OLD FAITHFUL TRESPASSING-SENTENCE
2 men banned from park for years for walking on Old Faithful
MAMMOTH HOT SPRINGS, Wyo. (AP) — Two men who pleaded guilty to trespassing on the cone of Old Faithful Geyser in Yellowstone National Park last fall were sentenced to 10 days in jail and have been banned from the park for five years. Park employees and other witnesses saw two people on the geyser on Sept. 10 taking photos with their cellphones. At least one witness shared photos with park rangers, who cited the two defendants. Park officials said the ground in hydrothermal areas is fragile and thin and there is scalding water just below the surface.

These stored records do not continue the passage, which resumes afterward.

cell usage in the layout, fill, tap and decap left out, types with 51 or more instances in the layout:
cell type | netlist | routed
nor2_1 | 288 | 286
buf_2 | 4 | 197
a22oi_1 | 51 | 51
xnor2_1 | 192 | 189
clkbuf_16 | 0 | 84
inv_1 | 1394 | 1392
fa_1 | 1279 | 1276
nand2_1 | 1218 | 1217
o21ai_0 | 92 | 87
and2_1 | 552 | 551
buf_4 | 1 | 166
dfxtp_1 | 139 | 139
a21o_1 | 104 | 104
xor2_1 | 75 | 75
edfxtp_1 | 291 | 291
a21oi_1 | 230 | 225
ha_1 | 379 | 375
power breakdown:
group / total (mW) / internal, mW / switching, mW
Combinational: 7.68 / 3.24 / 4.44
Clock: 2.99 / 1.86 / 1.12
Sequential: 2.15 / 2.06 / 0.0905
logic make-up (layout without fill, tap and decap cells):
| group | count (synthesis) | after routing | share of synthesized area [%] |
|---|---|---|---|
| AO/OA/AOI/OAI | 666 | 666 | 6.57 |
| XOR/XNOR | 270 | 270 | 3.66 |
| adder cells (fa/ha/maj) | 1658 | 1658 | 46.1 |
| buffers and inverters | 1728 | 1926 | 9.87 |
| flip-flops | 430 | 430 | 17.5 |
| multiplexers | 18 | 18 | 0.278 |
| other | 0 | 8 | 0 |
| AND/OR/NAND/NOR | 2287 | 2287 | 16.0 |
### src/design/u8u16_pkg.sv
// Shared types and constants for the UTF-8 to UTF-16 decoder.
// Used by the front, queue, back and top-level modules; no dependencies.
`timescale 1ns / 1ps
`default_nettype none

package u8u16_pkg;

  // Command handed from the decoder front to the emitter back
  typedef enum logic [1:0] {
    CMD_SCALAR,
    CMD_ILL,
    CMD_END,
    CMD_END_TRUNC
  } cmd_kind_t;

  localparam int SCALAR_W = 21;

  typedef struct packed {
    cmd_kind_t             kind;
    logic [SCALAR_W-1:0]   scalar;
  } cmd_t;

  // Result status codes
  localparam logic [1:0] ST_OK   = 2'd0;
  localparam logic [1:0] ST_ILL  = 2'd1;
  localparam logic [1:0] ST_ROOM = 2'd2;

  // Byte classes
  localparam logic [7:0] ASCII_LIMIT = 8'h80;
  localparam logic [7:0] LEAD2_LO    = 8'hC2;
  localparam logic [7:0] LEAD2_HI    = 8'hDF;
  localparam logic [7:0] LEAD3_LO    = 8'hE0;
  localparam logic [7:0] LEAD3_HI    = 8'hEF;
  localparam logic [7:0] LEAD4_LO    = 8'hF0;
  localparam logic [7:0] LEAD4_HI    = 8'hF4;
  localparam logic [1:0] CONT_TAG    = 2'b10;

  // Scalar range limits
  localparam logic [SCALAR_W-1:0] MIN_3BYTE  = 21'h000800;
  localparam logic [SCALAR_W-1:0] MIN_4BYTE  = 21'h010000;
  localparam logic [SCALAR_W-1:0] MAX_SCALAR = 21'h10FFFF;
  localparam logic [SCALAR_W-1:0] SURR_LO    = 21'h00D800;
  localparam logic [SCALAR_W-1:0] SURR_HI    = 21'h00DFFF;

  // Surrogate pair bases
  localparam logic [15:0] HI_SURR_BASE = 16'hD800;
  localparam logic [15:0] LO_SURR_BASE = 16'hDC00;

endpackage

`default_nettype wire

### src/design/utf8_to_utf16_validating_decoder_unit.sv
// UTF-8 to UTF-16 validating decoder, top level.
// Instantiates u8u16_front, u8u16_queue and u8u16_back; uses u8u16_pkg.
//
// Usage:
//   Input channel (in_valid / in_stall): one UTF-8 byte per request on
//   data_byte, or an end marker with string_end high. Output channel
//   (out_valid / out_stall): one UTF-16 unit per request (is_unit high),
//   or the closing request of a string (is_final high) carrying status
//   and unit_count. A scalar above the BMP gives two unit requests.
//   Configuration (cfg_valid / cfg_ready): cfg_data writes max_units; the
//   port is always ready. Write it only while no string is in flight.
// Timing:
//   One byte accepted per cycle while in_stall is low. A result for the byte
//   that completes it passes through the command queue and then the
//   output register. A surrogate pair gives two back-end results, which
//   the queue absorbs; sustained rate is set by the back end emitting one
//   result per cycle while out_stall is low.
// Reset and stall:
//   Synchronous reset clears decode state, empties the queue, clears out_valid
//   and sets max_units to 65535. While out_stall is high the
//   output holds; the queue fills and then in_stall rises.
`timescale 1ns / 1ps
`default_nettype none

module utf8_to_utf16_validating_decoder_unit #(
  parameter int QUEUE_DEPTH = 4
) (
  input  wire logic        clk,
  input  wire logic        rst,
  input  wire logic        in_valid,
  output logic             in_stall,
  input  wire logic [7:0]  data_byte,
  input  wire logic        string_end,
  output logic             out_valid,
  input  wire logic        out_stall,
  output logic [15:0]      code_unit,
  output logic             is_unit,
  output logic             is_final,
  output logic [1:0]       status,
  output logic [15:0]      unit_count,
  input  wire logic        cfg_valid,
  output logic             cfg_ready,
  input  wire logic [15:0] cfg_data
);

  logic [15:0]     max_units;
  logic            queue_full;
  logic            push;
  u8u16_pkg::cmd_t push_cmd;
  logic            pop;
  logic            head_valid;
  u8u16_pkg::cmd_t head;

  assign cfg_ready = 1'b1;

  always_ff @(posedge clk) begin
    if (rst) begin
      max_units <= 16'hFFFF;
    end else if (cfg_valid && cfg_ready) begin
      max_units <= cfg_data;
    end
  end

  u8u16_front u_front (
    .clk        (clk),
    .rst        (rst),
    .in_valid   (in_valid),
    .in_stall   (in_stall),
    .data_byte  (data_byte),
    .string_end (string_end),
    .queue_full (queue_full),
    .push       (push),
    .push_cmd   (push_cmd)
  );

  u8u16_queue #(
    .DEPTH (QUEUE_DEPTH)
  ) u_queue (
    .clk        (clk),
    .rst        (rst),
    .push       (push),
    .push_cmd   (push_cmd),
    .pop        (pop),
    .full       (queue_full),
    .head_valid (head_valid),
    .head       (head)
  );

  u8u16_back u_back (
    .clk        (clk),
    .rst        (rst),
    .head_valid (head_valid),
    .head       (head),
    .pop        (pop),
    .max_units  (max_units),
    .out_valid  (out_valid),
    .out_stall  (out_stall),
    .code_unit  (code_unit),
    .is_unit    (is_unit),
    .is_final   (is_final),
    .status     (status),
    .unit_count (unit_count)
  );

endmodule

`default_nettype wire

### src/design/u8u16_front.sv
// Decoder front: accepts bytes, gathers UTF-8 sequences and validates them.
// Pushes scalar, error and end commands into the queue. Depends on u8u16_pkg.
`timescale 1ns / 1ps
`default_nettype none

module u8u16_front (
  input  wire logic              clk,
  input  wire logic              rst,
  input  wire logic              in_valid,
  output logic                   in_stall,
  input  wire logic [7:0]        data_byte,
  input  wire logic              string_end,
  input  wire logic              queue_full,
  output logic                   push,
  output u8u16_pkg::cmd_t        push_cmd
);

  logic [1:0]  pend, pend_next;
  logic [1:0]  seqlen, seqlen_next;
  logic [20:0] partial, partial_next;
  logic        ill, ill_next;
  logic        accept;
  logic [20:0] cont_acc;
  logic        cp_bad;

  assign in_stall = queue_full;
  assign accept   = in_valid && !queue_full;
  assign cont_acc = {partial[14:0], data_byte[5:0]};

  always_comb begin
    cp_bad = 1'b0;
    if (seqlen == 2'd2) begin
      cp_bad = (cont_acc < u8u16_pkg::MIN_3BYTE) ||
               ((cont_acc >= u8u16_pkg::SURR_LO) && (cont_acc <= u8u16_pkg::SURR_HI));
    end else if (seqlen == 2'd3) begin
      cp_bad = (cont_acc < u8u16_pkg::MIN_4BYTE) || (cont_acc > u8u16_pkg::MAX_SCALAR);
    end
  end

  always_comb begin
    pend_next    = pend;
    seqlen_next  = seqlen;
    partial_next = partial;
    ill_next     = ill;
    push         = 1'b0;
    push_cmd     = '{kind: u8u16_pkg::CMD_SCALAR, scalar: '0};
    if (accept) begin
      if (string_end) begin
        push          = 1'b1;
        push_cmd.kind = (pend != 2'd0 && !ill) ? u8u16_pkg::CMD_END_TRUNC
                                               : u8u16_pkg::CMD_END;
        pend_next     = 2'd0;
        seqlen_next   = 2'd0;
        partial_next  = '0;
        ill_next      = 1'b0;
      end else if (ill) begin
        // swallow bytes until the end marker
        push = 1'b0;
      end else if (pend == 2'd0) begin
        if (data_byte < u8u16_pkg::ASCII_LIMIT) begin
          push            = 1'b1;
          push_cmd.scalar = {13'd0, data_byte};
        end else if (data_byte >= u8u16_pkg::LEAD2_LO && data_byte <= u8u16_pkg::LEAD2_HI) begin
          seqlen_next  = 2'd1;
          pend_next    = 2'd1;
          partial_next = {16'd0, data_byte[4:0]};
        end else if (data_byte >= u8u16_pkg::LEAD3_LO && data_byte <= u8u16_pkg::LEAD3_HI) begin
          seqlen_next  = 2'd2;
          pend_next    = 2'd2;
          partial_next = {17'd0, data_byte[3:0]};
        end else if (data_byte >= u8u16_pkg::LEAD4_LO && data_byte <= u8u16_pkg::LEAD4_HI) begin
          seqlen_next  = 2'd3;
          pend_next    = 2'd3;
          partial_next = {18'd0, data_byte[2:0]};
        end else begin
          push          = 1'b1;
          push_cmd.kind = u8u16_pkg::CMD_ILL;
          ill_next      = 1'b1;
        end
      end else if (data_byte[7:6] != u8u16_pkg::CONT_TAG) begin
        push          = 1'b1;
        push_cmd.kind = u8u16_pkg::CMD_ILL;
        ill_next      = 1'b1;
        pend_next     = 2'd0;
      end else begin
        pend_next    = pend - 2'd1;
        partial_next = cont_acc;
        if (pend == 2'd1) begin
          partial_next = '0;
          push         = 1'b1;
          if (cp_bad) begin
            push_cmd.kind = u8u16_pkg::CMD_ILL;
            ill_next      = 1'b1;
          end else begin
            push_cmd.scalar = cont_acc;
          end
        end
      end
    end
  end

  always_ff @(posedge clk) begin
    if (rst) begin
      pend    <= 2'd0;
      seqlen  <= 2'd0;
      partial <= '0;
      ill     <= 1'b0;
    end else begin
      pend    <= pend_next;
      seqlen  <= seqlen_next;
      partial <= partial_next;
      ill     <= ill_next;
    end
  end

endmodule

`default_nettype wire

### src/design/u8u16_queue.sv
// Small command queue between the decoder front and the emitter back.
// Register-based circular buffer. Depends on u8u16_pkg.
`timescale 1ns / 1ps
`default_nettype none

module u8u16_queue #(
  parameter int DEPTH = 4
) (
  input  wire logic              clk,
  input  wire logic              rst,
  input  wire logic              push,
  input  wire u8u16_pkg::cmd_t   push_cmd,
  input  wire logic              pop,
  output logic                   full,
  output logic                   head_valid,
  output u8u16_pkg::cmd_t        head
);

  localparam int PW = $clog2(DEPTH);
  localparam int CW = $clog2(DEPTH + 1);

  u8u16_pkg::cmd_t entries [DEPTH];
  logic [PW-1:0]   wr_ptr, rd_ptr;
  logic [CW-1:0]   count;
  logic            do_push, do_pop;

  assign full       = (count == CW'(DEPTH));
  assign head_valid = (count != '0);
  assign head       = entries[rd_ptr];
  assign do_push    = push && !full;
  assign do_pop     = pop && head_valid;

  always_ff @(posedge clk) begin
    if (do_push) begin
      entries[wr_ptr] <= push_cmd;
    end
  end

  always_ff @(posedge clk) begin
    if (rst) begin
      wr_ptr <= '0;
      rd_ptr <= '0;
      count  <= '0;
    end else begin
      if (do_push) begin
        wr_ptr <= (wr_ptr == PW'(DEPTH - 1)) ? '0 : wr_ptr + 1'b1;
      end
      if (do_pop) begin
        rd_ptr <= (rd_ptr == PW'(DEPTH - 1)) ? '0 : rd_ptr + 1'b1;
      end
      if (do_push && !do_pop) begin
        count <= count + 1'b1;
      end else if (do_pop && !do_push) begin
        count <= count - 1'b1;
      end
    end
  end

endmodule

`default_nettype wire

### src/design/u8u16_back.sv
// Emitter back: checks output capacity, splits scalars into UTF-16 units
// and builds the closing result. Holds the output register. Depends on u8u16_pkg.
`timescale 1ns / 1ps
`default_nettype none

module u8u16_back (
  input  wire logic              clk,
  input  wire logic              rst,
  input  wire logic              head_valid,
  input  wire u8u16_pkg::cmd_t   head,
  output logic                   pop,
  input  wire logic [15:0]       max_units,
  output logic                   out_valid,
  input  wire logic              out_stall,
  output logic [15:0]            code_unit,
  output logic                   is_unit,
  output logic                   is_final,
  output logic [1:0]             status,
  output logic [15:0]            unit_count
);

  logic [15:0] units, units_next;
  logic [1:0]  fault, fault_next;
  logic        phase, phase_next;
  logic        slot_free;
  logic        load;
  logic [15:0] ld_unit;
  logic        ld_is_unit;
  logic [1:0]  ld_status;
  logic [15:0] ld_count;
  logic        is_pair;
  logic [19:0] pair_off;
  logic        no_room_bmp, no_room_pair;

  assign slot_free    = !out_valid || !out_stall;
  assign is_pair      = (head.scalar[20:16] != 5'd0);
  assign pair_off     = 20'(head.scalar - u8u16_pkg::MIN_4BYTE);
  assign no_room_bmp  = ({2'b00, units} + 18'd2) > {2'b00, max_units};
  assign no_room_pair = ({2'b00, units} + 18'd3) > {2'b00, max_units};

  always_comb begin
    units_next = units;
    fault_next = fault;
    phase_next = phase;
    pop        = 1'b0;
    load       = 1'b0;
    ld_unit    = '0;
    ld_is_unit = 1'b1;
    ld_status  = u8u16_pkg::ST_OK;
    ld_count   = '0;
    if (head_valid) begin
      case (head.kind)
        u8u16_pkg::CMD_SCALAR: begin
          if (fault != u8u16_pkg::ST_OK) begin
            pop = 1'b1;
          end else if (!is_pair) begin
            if (no_room_bmp) begin
              fault_next = u8u16_pkg::ST_ROOM;
              pop        = 1'b1;
            end else if (slot_free) begin
              load       = 1'b1;
              ld_unit    = head.scalar[15:0];
              units_next = units + 16'd1;
              pop        = 1'b1;
            end
          end else if (!phase) begin
            if (no_room_pair) begin
              fault_next = u8u16_pkg::ST_ROOM;
              pop        = 1'b1;
            end else if (slot_free) begin
              load       = 1'b1;
              ld_unit    = u8u16_pkg::HI_SURR_BASE + {6'd0, pair_off[19:10]};
              units_next = units + 16'd1;
              phase_next = 1'b1;
            end
          end else if (slot_free) begin
            // low half of the pair; room was checked with the high half
            load       = 1'b1;
            ld_unit    = u8u16_pkg::LO_SURR_BASE + {6'd0, pair_off[9:0]};
            units_next = units + 16'd1;
            phase_next = 1'b0;
            pop        = 1'b1;
          end
        end
        u8u16_pkg::CMD_ILL: begin
          if (fault == u8u16_pkg::ST_OK) begin
            fault_next = u8u16_pkg::ST_ILL;
          end
          pop = 1'b1;
        end
        u8u16_pkg::CMD_END, u8u16_pkg::CMD_END_TRUNC: begin
          if (slot_free) begin
            load       = 1'b1;
            ld_is_unit = 1'b0;
            ld_count   = units;
            if (fault != u8u16_pkg::ST_OK) begin
              ld_status = fault;
            end else if (head.kind == u8u16_pkg::CMD_END_TRUNC) begin
              ld_status = u8u16_pkg::ST_ILL;
            end else if (max_units == 16'd0) begin
              ld_status = u8u16_pkg::ST_ROOM;
            end else begin
              ld_status = u8u16_pkg::ST_OK;
            end
            units_next = '0;
            fault_next = u8u16_pkg::ST_OK;
            phase_next = 1'b0;
            pop        = 1'b1;
          end
        end
        default: begin
          pop = 1'b1;
        end
      endcase
    end
  end

  always_ff @(posedge clk) begin
    if (rst) begin
      units     <= '0;
      fault     <= u8u16_pkg::ST_OK;
      phase     <= 1'b0;
      out_valid <= 1'b0;
    end else begin
      units <= units_next;
      fault <= fault_next;
      phase <= phase_next;
      if (load) begin
        out_valid <= 1'b1;
      end else if (!out_stall) begin
        out_valid <= 1'b0;
      end
    end
  end

  always_ff @(posedge clk) begin
    if (load) begin
      code_unit  <= ld_unit;
      is_unit    <= ld_is_unit;
      is_final   <= !ld_is_unit;
      status     <= ld_status;
      unit_count <= ld_count;
    end
  end

endmodule

`default_nettype wire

GRAND TETON-MOUNTAIN GOATS
Foul weather postpones helicopter goat shoot in Grand Teton
JACKSON, Wyo. (AP) — Foul weather has postponed plans to kill nonnative mountain goats in Grand Teton National Park. Park officials closed a large area of the Teton Range to the public this week so that hunters could shoot goats by helicopter without endangering people on the ground. Park officials now say snow and poor visibility are postponing those plans. Grand Teton spokeswoman Denise Germann says another attempt could take place in late January or early February. Mountain goats aren't native to the park and biologists worry the 100 or more goats could spread disease to native bighorn sheep.
COAL CLOSURES-TRI STATE
Tri-State to close coal facilities in Colorado, New Mexico
DENVER (AP) — Tri-State Generation and Transmission Association plans to close two of its coal-fired power plants and a coal mine in Colorado and New Mexico. The utility plans to close the Escalante Station in New Mexico by the end of this year. It also plans to close two units at the Craig Station plant in Craig, Colorado, and its operation at the Colowyo Mine in northwest Colorado by 2030. The closures will affect about 600 employees. That includes more than 100 workers in a rural area of New Mexico, where state and local officials began scrambling Thursday to identify options for replacing the lost jobs.